====== Source records ======

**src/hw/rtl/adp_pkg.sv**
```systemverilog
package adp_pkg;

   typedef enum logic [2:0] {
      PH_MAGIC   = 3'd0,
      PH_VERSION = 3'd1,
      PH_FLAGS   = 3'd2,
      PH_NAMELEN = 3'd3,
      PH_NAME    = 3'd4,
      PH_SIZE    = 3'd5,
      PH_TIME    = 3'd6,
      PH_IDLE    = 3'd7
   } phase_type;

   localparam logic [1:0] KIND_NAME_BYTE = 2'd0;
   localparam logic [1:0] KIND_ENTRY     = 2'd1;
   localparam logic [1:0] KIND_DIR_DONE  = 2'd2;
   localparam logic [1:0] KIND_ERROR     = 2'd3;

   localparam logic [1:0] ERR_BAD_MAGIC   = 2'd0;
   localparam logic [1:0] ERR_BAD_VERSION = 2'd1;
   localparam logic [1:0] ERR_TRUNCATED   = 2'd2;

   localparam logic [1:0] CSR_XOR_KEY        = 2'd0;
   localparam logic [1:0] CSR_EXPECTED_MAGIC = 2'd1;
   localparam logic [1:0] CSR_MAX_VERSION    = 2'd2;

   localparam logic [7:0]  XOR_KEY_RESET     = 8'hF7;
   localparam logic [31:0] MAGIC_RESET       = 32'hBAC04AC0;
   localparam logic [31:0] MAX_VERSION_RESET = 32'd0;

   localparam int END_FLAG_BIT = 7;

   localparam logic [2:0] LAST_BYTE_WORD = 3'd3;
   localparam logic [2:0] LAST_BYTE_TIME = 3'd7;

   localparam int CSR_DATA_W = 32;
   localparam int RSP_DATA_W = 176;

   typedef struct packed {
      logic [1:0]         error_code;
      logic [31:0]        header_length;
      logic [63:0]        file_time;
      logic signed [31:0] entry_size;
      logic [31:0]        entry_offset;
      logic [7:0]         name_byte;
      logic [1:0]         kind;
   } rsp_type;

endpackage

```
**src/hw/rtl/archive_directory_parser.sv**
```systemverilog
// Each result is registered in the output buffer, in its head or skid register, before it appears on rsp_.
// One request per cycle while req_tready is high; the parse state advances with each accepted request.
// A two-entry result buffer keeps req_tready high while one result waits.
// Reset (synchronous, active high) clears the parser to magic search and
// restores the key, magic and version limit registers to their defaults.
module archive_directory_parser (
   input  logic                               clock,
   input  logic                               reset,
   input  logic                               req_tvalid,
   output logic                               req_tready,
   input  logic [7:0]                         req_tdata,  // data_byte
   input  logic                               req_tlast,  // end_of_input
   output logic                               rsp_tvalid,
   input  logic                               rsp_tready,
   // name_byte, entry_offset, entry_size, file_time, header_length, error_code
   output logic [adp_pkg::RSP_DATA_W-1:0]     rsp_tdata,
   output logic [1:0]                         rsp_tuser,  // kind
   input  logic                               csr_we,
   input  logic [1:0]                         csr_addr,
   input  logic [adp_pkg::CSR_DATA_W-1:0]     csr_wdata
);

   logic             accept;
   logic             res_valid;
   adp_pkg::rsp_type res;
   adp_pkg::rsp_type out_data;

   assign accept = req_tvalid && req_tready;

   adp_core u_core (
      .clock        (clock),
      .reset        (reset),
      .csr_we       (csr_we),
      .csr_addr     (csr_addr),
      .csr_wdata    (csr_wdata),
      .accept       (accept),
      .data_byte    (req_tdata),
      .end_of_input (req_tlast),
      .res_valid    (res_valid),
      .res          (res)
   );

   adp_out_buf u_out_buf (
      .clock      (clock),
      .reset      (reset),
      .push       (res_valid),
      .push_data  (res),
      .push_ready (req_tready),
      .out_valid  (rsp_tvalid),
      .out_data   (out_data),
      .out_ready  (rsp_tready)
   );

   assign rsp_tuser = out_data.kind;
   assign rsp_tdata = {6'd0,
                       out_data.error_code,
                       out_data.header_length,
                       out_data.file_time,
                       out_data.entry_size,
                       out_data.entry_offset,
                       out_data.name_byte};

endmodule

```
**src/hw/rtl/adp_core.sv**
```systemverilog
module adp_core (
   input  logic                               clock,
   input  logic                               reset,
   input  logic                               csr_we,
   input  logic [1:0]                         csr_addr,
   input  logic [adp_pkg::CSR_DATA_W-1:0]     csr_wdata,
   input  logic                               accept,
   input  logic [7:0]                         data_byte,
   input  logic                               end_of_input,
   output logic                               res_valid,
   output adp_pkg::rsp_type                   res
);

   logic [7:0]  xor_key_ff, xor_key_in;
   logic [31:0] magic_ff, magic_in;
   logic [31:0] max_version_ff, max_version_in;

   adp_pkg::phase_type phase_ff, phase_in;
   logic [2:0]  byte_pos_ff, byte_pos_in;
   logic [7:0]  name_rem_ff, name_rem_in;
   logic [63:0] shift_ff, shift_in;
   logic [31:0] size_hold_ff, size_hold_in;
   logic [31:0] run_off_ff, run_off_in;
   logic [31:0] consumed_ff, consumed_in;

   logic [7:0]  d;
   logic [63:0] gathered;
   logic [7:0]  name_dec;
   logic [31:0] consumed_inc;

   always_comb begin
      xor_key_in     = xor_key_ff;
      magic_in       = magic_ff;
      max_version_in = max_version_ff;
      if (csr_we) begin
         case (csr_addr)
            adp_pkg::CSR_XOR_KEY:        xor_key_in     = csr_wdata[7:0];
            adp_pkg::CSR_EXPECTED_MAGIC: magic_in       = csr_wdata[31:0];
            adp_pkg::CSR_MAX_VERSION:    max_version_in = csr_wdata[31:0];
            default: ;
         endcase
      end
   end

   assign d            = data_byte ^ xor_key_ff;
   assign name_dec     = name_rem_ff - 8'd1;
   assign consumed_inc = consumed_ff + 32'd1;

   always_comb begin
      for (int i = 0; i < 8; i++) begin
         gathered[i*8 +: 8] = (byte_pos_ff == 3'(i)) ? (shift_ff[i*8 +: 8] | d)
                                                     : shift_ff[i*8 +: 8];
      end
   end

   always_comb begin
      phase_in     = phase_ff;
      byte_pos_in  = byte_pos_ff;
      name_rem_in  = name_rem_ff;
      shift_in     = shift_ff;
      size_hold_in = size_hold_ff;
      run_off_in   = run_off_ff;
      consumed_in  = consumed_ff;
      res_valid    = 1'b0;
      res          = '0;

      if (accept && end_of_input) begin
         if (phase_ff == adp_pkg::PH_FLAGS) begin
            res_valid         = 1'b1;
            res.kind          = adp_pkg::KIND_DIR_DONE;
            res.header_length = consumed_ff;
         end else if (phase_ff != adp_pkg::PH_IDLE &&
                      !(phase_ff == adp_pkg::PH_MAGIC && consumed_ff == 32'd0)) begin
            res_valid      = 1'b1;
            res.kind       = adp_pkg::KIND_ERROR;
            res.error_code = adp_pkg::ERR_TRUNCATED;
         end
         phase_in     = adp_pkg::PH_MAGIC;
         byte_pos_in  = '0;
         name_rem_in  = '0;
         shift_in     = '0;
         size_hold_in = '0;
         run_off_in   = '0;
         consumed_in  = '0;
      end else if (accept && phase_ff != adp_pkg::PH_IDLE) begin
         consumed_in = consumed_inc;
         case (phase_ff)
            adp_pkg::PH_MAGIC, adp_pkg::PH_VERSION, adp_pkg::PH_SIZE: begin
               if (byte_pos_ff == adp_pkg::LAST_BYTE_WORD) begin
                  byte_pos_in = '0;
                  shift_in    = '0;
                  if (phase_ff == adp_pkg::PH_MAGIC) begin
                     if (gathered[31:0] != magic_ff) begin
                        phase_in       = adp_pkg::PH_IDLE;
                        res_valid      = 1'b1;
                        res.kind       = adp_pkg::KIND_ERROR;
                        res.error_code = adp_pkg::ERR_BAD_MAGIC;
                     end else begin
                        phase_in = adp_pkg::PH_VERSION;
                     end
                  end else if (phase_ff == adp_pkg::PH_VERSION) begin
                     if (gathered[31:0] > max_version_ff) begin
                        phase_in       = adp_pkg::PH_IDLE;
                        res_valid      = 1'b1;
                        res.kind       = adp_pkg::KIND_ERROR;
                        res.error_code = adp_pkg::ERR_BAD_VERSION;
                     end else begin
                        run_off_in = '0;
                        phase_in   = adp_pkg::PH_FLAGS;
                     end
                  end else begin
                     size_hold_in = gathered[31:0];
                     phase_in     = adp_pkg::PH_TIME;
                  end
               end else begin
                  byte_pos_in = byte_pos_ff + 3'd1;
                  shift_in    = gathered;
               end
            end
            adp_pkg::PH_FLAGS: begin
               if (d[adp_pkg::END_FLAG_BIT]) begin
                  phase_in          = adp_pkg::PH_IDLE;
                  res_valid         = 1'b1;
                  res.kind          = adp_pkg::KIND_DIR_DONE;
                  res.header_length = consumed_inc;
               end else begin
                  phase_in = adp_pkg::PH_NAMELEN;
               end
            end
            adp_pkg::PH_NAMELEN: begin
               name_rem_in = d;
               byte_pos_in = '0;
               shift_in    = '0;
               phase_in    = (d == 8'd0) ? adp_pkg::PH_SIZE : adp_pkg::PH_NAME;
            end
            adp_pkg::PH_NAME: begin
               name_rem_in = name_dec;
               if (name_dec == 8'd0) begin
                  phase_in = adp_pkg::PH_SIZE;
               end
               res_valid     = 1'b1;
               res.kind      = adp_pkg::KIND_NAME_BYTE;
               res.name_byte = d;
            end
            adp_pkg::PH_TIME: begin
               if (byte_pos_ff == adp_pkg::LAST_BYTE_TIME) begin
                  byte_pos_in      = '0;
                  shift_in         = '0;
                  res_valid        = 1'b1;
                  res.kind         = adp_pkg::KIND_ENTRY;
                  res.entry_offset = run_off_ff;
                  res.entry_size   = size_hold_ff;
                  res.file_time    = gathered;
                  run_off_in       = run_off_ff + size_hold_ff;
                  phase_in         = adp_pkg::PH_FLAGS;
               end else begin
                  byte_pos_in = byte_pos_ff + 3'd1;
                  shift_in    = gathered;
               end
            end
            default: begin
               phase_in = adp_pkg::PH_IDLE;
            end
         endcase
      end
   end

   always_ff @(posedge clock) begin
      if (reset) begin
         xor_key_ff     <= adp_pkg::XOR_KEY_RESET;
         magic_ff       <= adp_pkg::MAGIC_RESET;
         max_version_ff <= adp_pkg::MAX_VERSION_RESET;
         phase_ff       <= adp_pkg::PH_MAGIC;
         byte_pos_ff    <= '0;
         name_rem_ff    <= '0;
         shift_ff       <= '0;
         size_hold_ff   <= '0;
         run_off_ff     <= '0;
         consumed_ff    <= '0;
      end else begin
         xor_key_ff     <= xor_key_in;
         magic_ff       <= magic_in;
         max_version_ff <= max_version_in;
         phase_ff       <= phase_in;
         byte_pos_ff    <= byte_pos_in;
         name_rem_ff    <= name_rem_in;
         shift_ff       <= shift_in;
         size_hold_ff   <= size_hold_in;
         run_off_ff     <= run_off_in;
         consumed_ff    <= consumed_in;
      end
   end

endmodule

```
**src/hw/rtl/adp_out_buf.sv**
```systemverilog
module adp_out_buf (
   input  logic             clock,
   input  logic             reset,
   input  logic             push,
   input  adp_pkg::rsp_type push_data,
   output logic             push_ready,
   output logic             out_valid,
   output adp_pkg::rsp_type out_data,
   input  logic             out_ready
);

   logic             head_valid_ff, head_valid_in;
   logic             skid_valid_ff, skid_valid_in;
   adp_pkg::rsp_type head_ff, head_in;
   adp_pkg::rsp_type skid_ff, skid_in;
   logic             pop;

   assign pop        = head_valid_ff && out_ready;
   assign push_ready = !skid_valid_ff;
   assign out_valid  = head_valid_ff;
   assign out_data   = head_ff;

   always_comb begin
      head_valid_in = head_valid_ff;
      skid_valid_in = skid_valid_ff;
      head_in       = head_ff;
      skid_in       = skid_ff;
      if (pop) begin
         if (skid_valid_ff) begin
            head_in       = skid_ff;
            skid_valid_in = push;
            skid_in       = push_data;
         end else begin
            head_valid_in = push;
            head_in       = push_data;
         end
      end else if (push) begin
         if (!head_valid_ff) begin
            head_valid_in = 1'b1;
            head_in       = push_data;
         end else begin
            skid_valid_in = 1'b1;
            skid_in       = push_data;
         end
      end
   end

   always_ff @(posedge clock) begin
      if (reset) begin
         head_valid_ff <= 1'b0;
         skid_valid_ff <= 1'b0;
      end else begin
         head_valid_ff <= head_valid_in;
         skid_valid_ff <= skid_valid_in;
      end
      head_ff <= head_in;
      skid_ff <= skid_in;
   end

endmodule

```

======
====== Source records ======

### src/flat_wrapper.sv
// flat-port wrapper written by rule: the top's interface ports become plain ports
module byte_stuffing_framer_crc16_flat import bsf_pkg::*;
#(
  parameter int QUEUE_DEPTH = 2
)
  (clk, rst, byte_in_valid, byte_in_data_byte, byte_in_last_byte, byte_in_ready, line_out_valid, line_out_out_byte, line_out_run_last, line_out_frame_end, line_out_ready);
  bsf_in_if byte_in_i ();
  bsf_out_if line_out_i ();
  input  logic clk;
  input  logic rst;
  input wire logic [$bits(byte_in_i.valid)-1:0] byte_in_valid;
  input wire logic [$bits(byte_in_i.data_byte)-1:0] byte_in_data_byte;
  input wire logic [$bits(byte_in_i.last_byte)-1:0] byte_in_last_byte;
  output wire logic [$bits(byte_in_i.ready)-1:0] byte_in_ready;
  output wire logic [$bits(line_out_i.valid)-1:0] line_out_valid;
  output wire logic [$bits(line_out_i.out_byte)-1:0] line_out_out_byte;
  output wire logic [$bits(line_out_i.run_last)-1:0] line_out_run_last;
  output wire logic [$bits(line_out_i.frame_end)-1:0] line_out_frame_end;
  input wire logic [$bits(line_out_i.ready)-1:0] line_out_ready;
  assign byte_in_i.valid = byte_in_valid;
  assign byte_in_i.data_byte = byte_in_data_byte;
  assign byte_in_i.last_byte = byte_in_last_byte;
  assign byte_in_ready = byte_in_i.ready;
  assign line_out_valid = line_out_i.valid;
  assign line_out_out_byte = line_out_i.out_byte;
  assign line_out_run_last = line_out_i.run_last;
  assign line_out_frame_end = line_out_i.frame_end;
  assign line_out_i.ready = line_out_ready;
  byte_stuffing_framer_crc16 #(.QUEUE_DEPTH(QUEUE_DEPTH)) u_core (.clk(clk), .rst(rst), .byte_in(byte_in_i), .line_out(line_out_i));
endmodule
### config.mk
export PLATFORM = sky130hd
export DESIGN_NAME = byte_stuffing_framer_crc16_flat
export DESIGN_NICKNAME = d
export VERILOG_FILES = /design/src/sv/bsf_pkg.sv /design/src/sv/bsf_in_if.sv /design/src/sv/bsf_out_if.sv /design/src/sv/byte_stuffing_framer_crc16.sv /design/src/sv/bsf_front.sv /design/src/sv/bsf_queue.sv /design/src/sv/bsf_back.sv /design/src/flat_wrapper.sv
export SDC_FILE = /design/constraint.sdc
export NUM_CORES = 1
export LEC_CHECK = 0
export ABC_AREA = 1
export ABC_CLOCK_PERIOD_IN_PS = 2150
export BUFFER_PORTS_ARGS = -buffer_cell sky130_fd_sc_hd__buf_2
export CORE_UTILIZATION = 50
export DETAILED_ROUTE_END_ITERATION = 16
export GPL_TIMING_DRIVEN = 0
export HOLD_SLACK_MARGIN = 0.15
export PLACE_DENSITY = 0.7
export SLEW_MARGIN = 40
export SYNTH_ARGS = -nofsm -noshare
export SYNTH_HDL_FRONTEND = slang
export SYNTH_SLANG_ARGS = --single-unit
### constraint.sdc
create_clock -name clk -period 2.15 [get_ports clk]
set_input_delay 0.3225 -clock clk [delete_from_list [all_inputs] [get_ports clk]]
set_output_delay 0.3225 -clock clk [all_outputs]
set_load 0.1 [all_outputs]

======

(Task instructions): From the material above, copy every line where the word "high" is found.

(Solution for this exercise):
// One request per cycle while req_tready is high; the parse state advances with each accepted request.
// A two-entry result buffer keeps req_tready high while one result waits.
// Reset (synchronous, active high) clears the parser to magic search and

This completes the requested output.